### How to complete this task
Out of the data below, copy every line with the string "reciprocal".

### Data supplied
%%
--- src/hdl/dncd_pkg.sv ---
// shared types, constants and helper functions for the day number to date pipeline
// no dependencies
package dncd_pkg;

    // valid input range, both bounds lie outside it
    localparam logic [21:0] C_DN_LOW  = 22'd365;
    localparam logic [21:0] C_DN_HIGH = 22'd3652500;

    // year estimate: floor(4*dn/1461) through a floor reciprocal and one correction
    localparam int          C_YEAR_SHIFT = 35;
    localparam logic [24:0] C_YEAR_MUL   = 25'd23517959;
    localparam logic [10:0] C_DAYS_4Y    = 11'd1461;

    // n/100 = (n*5243) >> 19, exact for every 14-bit year
    localparam int          C_DIV100_SHIFT = 19;
    localparam logic [12:0] C_DIV100_MUL   = 13'd5243;

    localparam logic [8:0] C_DAYS_YEAR = 9'd365;
    localparam logic [8:0] C_DAYS_LEAP = 9'd366;
    localparam logic [8:0] C_JAN_FEB   = 9'd59;

    // days before the first of each month in a common year
    localparam logic [8:0] C_MONTH_CUM [12] = '{
        9'd0,   9'd31,  9'd59,  9'd90,  9'd120, 9'd151,
        9'd181, 9'd212, 9'd243, 9'd273, 9'd304, 9'd334
    };

    typedef logic signed [23:0] t_doy;

    // year and day of year travelling between stages
    typedef struct packed {
        logic       valid;
        logic       blank;
        logic [13:0] year;
        logic [7:0]  cent;
        logic [6:0]  rem;
        logic [1:0]  yoff;
        t_doy        doy;
    } t_ydoy;

    // gregorian leap test of (cent*100 + rem + k) for small k
    function automatic logic f_leap(input logic [7:0] cent, input logic [6:0] rem,
                                    input logic [1:0] k);
        logic [7:0] s;
        logic [7:0] rn;
        logic [7:0] cn;
        s = {1'b0, rem} + {6'd0, k};
        if (s >= 8'd100) begin
            rn = s - 8'd100;
            cn = cent + 8'd1;
        end else begin
            rn = s;
            cn = cent;
        end
        return (rn == 8'd0) ? (cn[1:0] == 2'b00) : (rn[1:0] == 2'b00);
    endfunction

    // widen a day count to the signed day-of-year width
    function automatic t_doy f_wide(input logic [8:0] d);
        return $signed({15'd0, d});
    endfunction

    // stage word with its valid bit cleared while reset is low
    function automatic t_ydoy f_gate_valid(input t_ydoy a, input logic rst_n);
        t_ydoy b;
        b       = a;
        b.valid = a.valid & rst_n;
        return b;
    endfunction

endpackage

--- src/hdl/dncd_year_est.sv ---
// year estimate and day of year with century correction, four register stages
// depends on dncd_pkg
module dncd_year_est
    import dncd_pkg::*;
(
    input  logic        i_clk,
    input  logic        i_rst_n,
    input  logic        i_valid,
    input  logic [21:0] i_day_number,
    output t_ydoy       o_ydoy
);

    logic        r_s1_valid, r_s2_valid, r_s3_valid;
    logic        r_s1_blank, r_s2_blank, r_s3_blank;
    logic [23:0] r_s1_x;
    logic [13:0] r_s1_q;
    logic [21:0] r_s2_dn, r_s3_dn;
    logic [13:0] r_s2_year, r_s3_year;
    logic [7:0]  r_s3_c100, r_s3_cent;
    t_ydoy       r_s4;

    logic [23:0] n_s1_x;
    logic [48:0] n_s1_prod;
    logic        n_s1_blank;
    logic [24:0] n_s2_rem;
    logic [13:0] n_s2_year;
    logic [13:0] n_s3_ym1;
    logic [26:0] n_s3_c100p, n_s3_centp;
    logic [13:0] n_s4_ym1;
    logic [10:0] n_s4_corr3;
    logic [23:0] n_s4_doy;
    logic [14:0] n_s4_rem;
    t_ydoy       n_s4;

    // stage 1: reciprocal multiply for 4*dn/1461
    always_comb begin
        n_s1_x     = {i_day_number, 2'b00};
        n_s1_prod  = 49'(n_s1_x) * 49'(C_YEAR_MUL);
        n_s1_blank = (i_day_number <= C_DN_LOW) || (i_day_number >= C_DN_HIGH);
    end

    // stage 2: remainder check fixes an estimate that is one low
    always_comb begin
        n_s2_rem  = 25'(r_s1_x) - 25'(r_s1_q) * 25'(C_DAYS_4Y);
        n_s2_year = r_s1_q + 14'(n_s2_rem >= 25'(C_DAYS_4Y));
    end

    // stage 3: centuries of year-1 and of year
    always_comb begin
        n_s3_ym1   = r_s2_year - 14'd1;
        n_s3_c100p = 27'(n_s3_ym1) * 27'(C_DIV100_MUL);
        n_s3_centp = 27'(r_s2_year) * 27'(C_DIV100_MUL);
    end

    // stage 4: day of year and the year's offset within its century
    always_comb begin
        n_s4_ym1   = r_s3_year - 14'd1;
        n_s4_corr3 = (11'(r_s3_c100) + 11'd1) * 11'd3;
        n_s4_doy   = 24'(r_s3_dn) - 24'(r_s3_year) * 24'(C_DAYS_YEAR)
                   - 24'(n_s4_ym1[13:2]) + 24'(n_s4_corr3[10:2]);
        n_s4_rem   = 15'(r_s3_year) - 15'(r_s3_cent) * 15'd100;
        n_s4.valid = r_s3_valid;
        n_s4.blank = r_s3_blank;
        n_s4.year  = r_s3_year;
        n_s4.cent  = r_s3_cent;
        n_s4.rem   = n_s4_rem[6:0];
        n_s4.yoff  = 2'd0;
        n_s4.doy   = $signed(n_s4_doy);
    end

    // valid chain
    always_ff @(posedge i_clk) begin
        if (!i_rst_n) begin
            r_s1_valid  <= 1'b0;
            r_s2_valid  <= 1'b0;
            r_s3_valid  <= 1'b0;
        end else begin
            r_s1_valid  <= i_valid;
            r_s2_valid  <= r_s1_valid;
            r_s3_valid  <= r_s2_valid;
        end
    end

    // payload
    always_ff @(posedge i_clk) begin
        r_s1_x     <= n_s1_x;
        r_s1_q     <= n_s1_prod[C_YEAR_SHIFT +: 14];
        r_s1_blank <= n_s1_blank;
        r_s2_dn    <= r_s1_x[23:2];
        r_s2_year  <= n_s2_year;
        r_s2_blank <= r_s1_blank;
        r_s3_dn    <= r_s2_dn;
        r_s3_year  <= r_s2_year;
        r_s3_blank <= r_s2_blank;
        r_s3_c100  <= n_s3_c100p[C_DIV100_SHIFT +: 8];
        r_s3_cent  <= n_s3_centp[C_DIV100_SHIFT +: 8];
    end

    // stage 4 register, only the valid bit is reset
    always_ff @(posedge i_clk) begin
        r_s4 <= f_gate_valid(n_s4, i_rst_n);
    end

    assign o_ydoy = r_s4;

endmodule

--- src/hdl/dncd_year_fix.sv ---
// two register stages that step the year forward while the day of year overruns it
// depends on dncd_pkg
module dncd_year_fix
    import dncd_pkg::*;
(
    input  logic  i_clk,
    input  logic  i_rst_n,
    input  t_ydoy i_ydoy,
    output t_ydoy o_ydoy
);

    t_ydoy r_s5, r_s6;
    t_ydoy n_s5, n_s6;

    // one forward step: subtract this year's length when the day overruns it
    function automatic t_ydoy f_fix(input t_ydoy a);
        t_ydoy      b;
        logic [8:0] ylen;
        b    = a;
        ylen = f_leap(a.cent, a.rem, a.yoff) ? C_DAYS_LEAP : C_DAYS_YEAR;
        if (a.doy > f_wide(ylen)) begin
            b.doy  = a.doy - f_wide(ylen);
            b.year = a.year + 14'd1;
            b.yoff = a.yoff + 2'd1;
        end
        return b;
    endfunction

    always_comb begin
        n_s5 = f_fix(i_ydoy);
        n_s6 = f_fix(r_s5);
    end

    // stage registers, valid bits reset
    always_ff @(posedge i_clk) begin
        r_s5 <= f_gate_valid(n_s5, i_rst_n);
        r_s6 <= f_gate_valid(n_s6, i_rst_n);
    end

    assign o_ydoy = r_s6;

endmodule

--- src/hdl/dncd_month.sv ---
// leap day fold and month lookup, two register stages ending in the result registers
// depends on dncd_pkg
module dncd_month
    import dncd_pkg::*;
(
    input  logic        i_clk,
    input  logic        i_rst_n,
    input  t_ydoy       i_ydoy,
    output logic        o_valid,
    output logic [13:0] o_year,
    output logic [3:0]  o_month,
    output logic [4:0]  o_day
);

    logic        r_s7_valid, r_s7_blank, r_s7_leapday;
    logic [13:0] r_s7_year;
    t_doy        r_s7_doy;
    logic        r_valid;
    logic [13:0] r_year;
    logic [3:0]  r_month;
    logic [4:0]  r_day;

    logic        n_s7_leap, n_s7_leapday;
    t_doy        n_s7_doy;
    logic [3:0]  n_month;
    t_doy        n_dfull;

    // stage 7: take out 29 february in a leap year
    always_comb begin
        n_s7_leap    = f_leap(i_ydoy.cent, i_ydoy.rem, i_ydoy.yoff);
        n_s7_doy     = i_ydoy.doy;
        n_s7_leapday = 1'b0;
        if (n_s7_leap && (i_ydoy.doy > f_wide(C_JAN_FEB))) begin
            n_s7_doy     = i_ydoy.doy - 24'sd1;
            n_s7_leapday = (n_s7_doy == f_wide(C_JAN_FEB));
        end
    end

    // stage 8: month from the cumulative month starts, then day of month
    always_comb begin
        n_month = 4'd1;
        for (int k = 1; k < 12; k++) begin
            if (r_s7_doy > f_wide(C_MONTH_CUM[k])) begin
                n_month = n_month + 4'd1;
            end
        end
        n_dfull = r_s7_doy - f_wide(C_MONTH_CUM[n_month - 4'd1])
                + $signed({23'd0, r_s7_leapday});
    end

    // valid bits
    always_ff @(posedge i_clk) begin
        if (!i_rst_n) begin
            r_s7_valid <= 1'b0;
            r_valid    <= 1'b0;
        end else begin
            r_s7_valid <= i_ydoy.valid;
            r_valid    <= r_s7_valid;
        end
    end

    // payload, out-of-range requests give all zero
    always_ff @(posedge i_clk) begin
        r_s7_blank   <= i_ydoy.blank;
        r_s7_year    <= i_ydoy.year;
        r_s7_doy     <= n_s7_doy;
        r_s7_leapday <= n_s7_leapday;
        if (r_s7_blank) begin
            r_year  <= 14'd0;
            r_month <= 4'd0;
            r_day   <= 5'd0;
        end else begin
            r_year  <= r_s7_year;
            r_month <= n_month;
            r_day   <= n_dfull[4:0];
        end
    end

    assign o_valid = r_valid;
    assign o_year  = r_year;
    assign o_month = r_month;
    assign o_day   = r_day;

endmodule

--- src/hdl/day_number_to_calendar_date.sv ---
// top level: day number to gregorian year, month and day; uses dncd_pkg and the three stage groups
// path: a request passes stages s1 to s4, s5, s6, s7 and the result registers before its result strobe
// throughput: one request per cycle, set by the eight-stage pipeline; busy never rises
// reset: synchronous active low, clears only the valid bits of the pipeline
// results are strobed for one cycle, the receiver cannot stall
module day_number_to_calendar_date
    import dncd_pkg::*;
(
    input  logic        i_clk,
    input  logic        i_rst_n,
    input  logic        start,
    output logic        busy,
    input  logic [21:0] i_day_number,
    output logic        o_valid,
    output logic [13:0] o_year,
    output logic [3:0]  o_month,
    output logic [4:0]  o_day
);

    t_ydoy w_est, w_fix;

    // a new request may enter every cycle
    assign busy = 1'b0;

    // year estimate and day of year
    dncd_year_est u_est (
        .i_clk        (i_clk),
        .i_rst_n      (i_rst_n),
        .i_valid      (start),
        .i_day_number (i_day_number),
        .o_ydoy       (w_est)
    );

    // year correction steps
    dncd_year_fix u_fix (
        .i_clk   (i_clk),
        .i_rst_n (i_rst_n),
        .i_ydoy  (w_est),
        .o_ydoy  (w_fix)
    );

    // month and day
    dncd_month u_month (
        .i_clk   (i_clk),
        .i_rst_n (i_rst_n),
        .i_ydoy  (w_fix),
        .o_valid (o_valid),
        .o_year  (o_year),
        .o_month (o_month),
        .o_day   (o_day)
    );

    // every result strobe traces back to an earlier request on start
    a_latency: assert property (@(posedge i_clk) disable iff (!i_rst_n)
        o_valid |-> $past(start, 8))
        else $error("result strobe without a request eight cycles before");

    // a zero month comes only with a zero date
    a_blank: assert property (@(posedge i_clk) disable iff (!i_rst_n)
        (o_valid && (o_month == 4'd0)) |-> ((o_year == 14'd0) && (o_day == 5'd0)))
        else $error("partial zero date");

    // an in-range date has a real year and month
    a_range: assert property (@(posedge i_clk) disable iff (!i_rst_n)
        (o_valid && (o_month != 4'd0)) |-> ((o_year != 14'd0) && (o_month <= 4'd12)))
        else $error("in-range date with bad year or month");

endmodule
--- config.mk ---
export PLATFORM = sky130hd
export DESIGN_NAME = day_number_to_calendar_date
export DESIGN_NICKNAME = d
export VERILOG_FILES = /design/src/hdl/dncd_pkg.sv /design/src/hdl/dncd_year_est.sv /design/src/hdl/dncd_year_fix.sv /design/src/hdl/dncd_month.sv /design/src/hdl/day_number_to_calendar_date.sv
export SDC_FILE = /design/constraint.sdc
export NUM_CORES = 2
export LEC_CHECK = 0
export ABC_AREA = 1
export BUFFER_PORTS_ARGS = -buffer_cell sky130_fd_sc_hd__buf_2
export CORE_ASPECT_RATIO = 1.75
export CORE_MARGIN = 3
export CORE_UTILIZATION = 41
export CTS_CLUSTER_SIZE = 8
export DETAILED_ROUTE_END_ITERATION = 10
export PLACE_DENSITY = 0.61
export REMOVE_ABC_BUFFERS = 1
export SLEW_MARGIN = 40
export SYNTH_ARGS = -nofsm -noshare
export SYNTH_HDL_FRONTEND = slang
export SYNTH_SLANG_ARGS = --single-unit
--- constraint.sdc ---
create_clock -name i_clk -period 9.3 [get_ports i_clk]
set_input_delay 0 -clock i_clk [delete_from_list [all_inputs] [get_ports i_clk]]
set_output_delay 0 -clock i_clk [all_outputs]
set_load 0.1 [all_outputs]
# ---- After elaboration in Yosys (flattened, before gate mapping)
# Memories as Yosys holds them, arrays and structs flattened.
# Cells that the tools add are included.
dict set report totals {
  ff_bits 345
  romBits 144
  inputBits 25
  out_inout_bits 25
  elab_cells 154
  mem_count 1
}
dict set report op_classes {
  addsub 36
  mul 7
  order_cmp 21
  eq_ne 1
  mux 29
  n_bitwise 4
  n_reduce_logical 11
}
# memory depth word_bits read_ports rd_clocked_by_memory_dff wr line_no
set memory_table {}
lappend memory_table {{(no name shown)} 16 9 1 0 0 dncd_month.sv:47} ;# n_dfull = r_s7_doy - f_wide(C_MONTH_CUM[n_month - 4'd1])
# operator count
set op_table {}
lappend op_table {{$gt 24x9->1 const B} 4}
lappend op_table {{$gt 24x10->1 const B} 3}
lappend op_table {{$mul 14x13->27 const B} 2}
lappend op_table {{$gt 24x10->1} 2}
lappend op_table {{$gt 24x7->1 const B} 2}
lappend op_table {{$gt 24x8->1 const B} 2}
lappend op_table {{$mux 24} 2}
lappend op_table {{$sub 24x10->24} 2}
lappend op_table {{$mul 22x25->47 const B} 1}
lappend op_table {{$mux 4} 10}
lappend op_table {{$add 4x1->4 const B} 9}
lappend op_table {{$add 14x1->14 const B} 2}
lappend op_table {{$mux 14} 2}
lappend op_table {{$sub 14x1->14 const B} 2}
lappend op_table {{$ge 25x11->1 const B} 1}
lappend op_table {{$mul 14x11->25 const B} 1}
lappend op_table {{$mux 25} 1}
lappend op_table {{$sub 24x25->25} 1}
lappend op_table {{$add 24x9->24} 1}
lappend op_table {{$eq 24x7->1 const B} 1}
lappend op_table {{$gt 24x6->1 const B} 1}
lappend op_table {{$logic_not 8->1} 3}
lappend op_table {{$mux 8} 3}
lappend op_table {{$sub 22x23->24} 1}
lappend op_table {{31 further kinds} 50}

# ---- Longest topological paths before layout
dict set report depth {
  depth_word 29
  mapped_depth 57
  ltp_nobuf 57
}

# ---- Modules after synthesis
# A second synthesis with hierarchy kept.
dict set report unflattened {
  cells_unflattened 5106
  area_unflattened_um2 42026.6
}
# module instances cells_each area_each_um2 seq_area_each_um2
set modules_own_cells {}
lappend modules_own_cells {dncd_year_est 1 3497 31288.8 3663.5}
lappend modules_own_cells {dncd_year_fix 1 902 6147.1 2282.2}
lappend modules_own_cells {dncd_month 1 705 4579.4 1301.2}
lappend modules_own_cells {day_number_to_calendar_date 1 2 11.3 0.0}

# ---- Least setup slack after synthesis
# No wires, ideal clock.
dict set report synth_path {
  path_kind {register to register}
  start {register u_month.r_s7_doy[23]}
  end {register u_month.r_day[4] (netlist: u_month.o_day[4])}
  arrival_time_ns 7.462
  required_ns 9.185
  setup_slack_ns 1.723
  stages_incl_launch_ff 52
  period_less_slack_ns 7.577
  cell_sequence {dfxtp_1 nor2_1 nand2_1 nor2_2 nand2_1 o21ai_0 inv_1 fa_1 inv_1 nand4_1 nand2_2 inv_1 ha_1 or2_2 nand3_1 nand3_1 nand2_1 inv_1 (+16 left out) ha_1 inv_1 o21ai_1 nand3_1 nand2_2 nand2_1 o21ai_0 ha_1 inv_1 ha_1 inv_1 fa_1 o21bai_1 a21oi_1 xor2_1 nand3_1 nand2_1 nor2_1}
}
dict set report synth_via {
  elab_chain_len 29
}
# element line_no
set synth_lines {}
lappend synth_lines {{start: declaration} dncd_month.sv:17} ;# t_doy r_s7_doy;
lappend synth_lines {{start signal: assignment} dncd_month.sv:66} ;# r_s7_doy <= n_s7_doy;
lappend synth_lines {{$gt 24x6->1} dncd_month.sv:43} ;# if (r_s7_doy > f_wide(C_MONTH_CUM[k])) begin
lappend synth_lines {{$mux 2} dncd_month.sv:43}
lappend synth_lines {{$add 2x1->3} dncd_month.sv:44} ;# n_month = n_month + 4'd1;
lappend synth_lines {{$mux 4} dncd_month.sv:43}
lappend synth_lines {{$add 4x1->4} dncd_month.sv:44}
lappend synth_lines {{$mux 4} dncd_month.sv:43}
lappend synth_lines {{$add 4x1->4} dncd_month.sv:44}
lappend synth_lines {{$mux 4} dncd_month.sv:43}
lappend synth_lines {{(+12 left out)} n/a}
lappend synth_lines {{$add 4x1->4} dncd_month.sv:44}
lappend synth_lines {{$mux 4 *} dncd_month.sv:43}
lappend synth_lines {{$sub 4x1->4 *} dncd_month.sv:47}
lappend synth_lines {{$not 4->5 (implied by the code) *} dncd_month.sv:47}
lappend synth_lines {{$mem_v2 16x9 *} n/a}
lappend synth_lines {{$mux 5 (implied by the code) * (2 in a row)} dncd_month.sv:47}
lappend synth_lines {{$sub 5x5->5 *} dncd_month.sv:47}
lappend synth_lines {{$add 5x2->5 *} dncd_month.sv:48} ;# + $signed({23'd0, r_s7_leapday});
lappend synth_lines {{end signal: assignment} dncd_month.sv:75} ;# r_day <= n_dfull[4:0];
lappend synth_lines {{end: declaration} dncd_month.sv:21} ;# logic [4:0] r_day;
# Every way passes the cells marked *; elsewhere a longest branch is shown, timed or not. The select of a mux whose other input is x is not followed.
# A chain may end at the register's enable or synchronous reset.

# ---- Final worst setup path
# Ends and elaborated chain as after synthesis.

==> out/metrics.csv <==
stage,metric,value,unit
drt,first_pass_iters,5,
worst_hold_path,whs_path_depth,2,
drt,postRouteAntennaNets,0,
clocking,cts_tree,built,
synthesis,synth_largest_area_cell,fa_1,
synthesis,yosysUniqueCellTypes,53,
sta,tightest_slew,0.8229,ns
synthesis,synth_most_common_cell,inv_1,
synthesis,synthCells,4003,
critical_path,critPathArrivalTime,8.85,ns
critical_path,cp_slowest_stage_delay,0.52,ns
sta,setup_viol,0,
floorplan,die-area,0.09359,mm^2
clocking,clkSinkCount,340,
critical_path,end_kind,register,
sta,period_share,90.11,%
drt,drt_iter0_markers,834,
drt,wire_per_inst,16.33,um
place,hpwl,76650,um
synthesis,yosys-top-cells-count,"inv_1 (1014), ha_1 (665), fa_1 (493)",
critical_path,cp_data_required_time,9.77,ns
sta,clock_skew,0.03851,ns
sta,max_freq,119.3,MHz
synthesis,synth_edf_count,0,
synthesis,syn_area_per_cell,9.199,um^2
outcome,status,finished clean,
clocking,clk_pin_slew,0.05,ns
global_route,grt_pass1_vias,28195,
synthesis,synth_top_cell_area_share,26.80,%
floorplan,start_util,41.54,%
clocking,ctsLongestPathBuffers,3,
worst_hold_path,min_path_type,primary input to register,
drt,avgViaCountPerCell,4.823,
critical_path,worstPathMaxFanout,8,
cells_and_area,fill_cells,8646,
cells_and_area,final_nets,5300,
cells_and_area,area_growth,8.892,%
cells_and_area,multi_input_area,0.02611,mm^2
synthesis,synth-warning-count,0,
floorplan,die_x,232.5,um
global_route,antenna_found_initial,0,
global_route,grt_pass1_wl,139200,um
sta,slew_headroom,44.99,%
global_route,grtUsageTotal,19.08,%
critical_path,path_depth,52,
critical_path,cpLargestDelayFamily,simple AND/OR/NAND/NOR gates,
drt,routed_wl,86390,um
cells_and_area,antenna_cells,0,
floorplan,io_pins,50,
cells_and_area,drive_above_1_share,4.415,%
critical_path,critical_path_class,register to register,
sta,setup-tns-final,0,ns
place,numPortBuffers,48,
synthesis,synthesis.area,0.03682,mm^2
sta,grt_setup_unrepaired,no,
synthesis,yosys_register_bits,340,
critical_path,start_kind,register,
critical_path,reg2reg_depth,52,
sta,period_minus_slack,8.381,ns
global_route,overflow,0,
job,max-cap-violations,0,
clocking,htreeDepth,2,
critical_path,cp_slowest_cell,fa_1,
clocking,clk_latency,0.58,ns
critical_path,crit_path_frequent_cell,inv_1,
drt,vias,25513,
global_route,grt_max_degree,22,
synthesis,yosysSeqAreaShare,18.48,%
synthesis,async_flop_share,0,%
place,gp_routability_congestion,0.9798,
synthesis,ys_top_cells_by_area,"fa_1 (27%), ha_1 (23%), dfxtp_1 (18%), inv_1 (10%), nand2_1 (4.1%)",
floorplan,rows,144,
sta,slew_viol_final,0,
cells_and_area,regArea,0.006807,mm^2
synthesis,yosys_most_used_dff,dfxtp_1,
drt,drcViolationCount,0,
critical_path,cp_num_buf_inv,11,
clocking,root_buffer,clkbuf_16,
clocking,cts-buffers-inserted,49,
floorplan,die_y,402.5,um
floorplan,core-area,0.08865,mm^2
sta,finalHoldViolations,0,
## layout by cell type, fill, tap and decap left out, types with 48 or more instances in the layout
cell type | Yosys | layout
nand3_1 | 130 | 130
o21ai_0 | 92 | 91
buf_2 | 4 | 48
nor2_1 | 224 | 224
ha_1 | 665 | 665
fa_1 | 493 | 493
clkbuf_16 | 0 | 49
nand2_1 | 403 | 403
xor2_1 | 162 | 161
inv_1 | 1014 | 1014
a21oi_1 | 125 | 125
xnor2_1 | 71 | 71
dfxtp_1 | 340 | 340
## metrics by stage
stage / util [%] / hold slack, ns / setup slack, ns / cells / area, um^2
after floorplan: - / 0.02772 / 1.716 / 3988 / 36760
after global placement: 43.43 / 0.1876 / 0.7960 / 5209 / 38500
after detailed placement: 43.43 / 0.1978 / 0.6877 / 5209 / 38500
after CTS: 45.22 / 0.1252 / 0.6642 / 5290 / 40090
after global routing: 45.23 / 0.1544 / 0.01145 / 5290 / 40100
final: 45.23 / 0.1563 / 0.9195 / 5290 / 40100
## per-layer routing
layer / GRT usage (%) / up-vias / share of wire, %
met5: 0 / - / 0
li1: - / 12571 / -
met4: 13.03 / 0 / 8.3
met3: 1.293 / 273 / 1.7
met1: 16.15 / 12284 / 31
met2: 40.29 / 385 / 59
## state kept, by name (all words and copies together) (netlist names), 4 cells and up
signal	count
u_est.o_ydoy	47
u_est.r_s1_q	14
u_est.r_s1_x	22
u_est.r_s2_dn	22
u_est.r_s2_year	14
u_est.r_s3_c100	8
u_est.r_s3_cent	5
u_est.r_s3_dn	22
u_est.r_s3_year	14
u_fix.n_s6	11
u_fix.o_ydoy	51
u_fix.r_s5	39
u_month.o_day	5
u_month.o_month	4
u_month.o_year	14
u_month.r_s7_doy	24
u_month.r_s7_year	14
## repair_timing
item,4_1_cts,5_1_grt
hold buffers,25,0
endpoints found under the hold margin,31,0
gates resized for setup,0,2
endpoints found under the setup margin,0,1
buffers inserted,0,0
%%
### Finished exercise
    // year estimate: floor(4*dn/1461) through a floor reciprocal and one correction
    // stage 1: reciprocal multiply for 4*dn/1461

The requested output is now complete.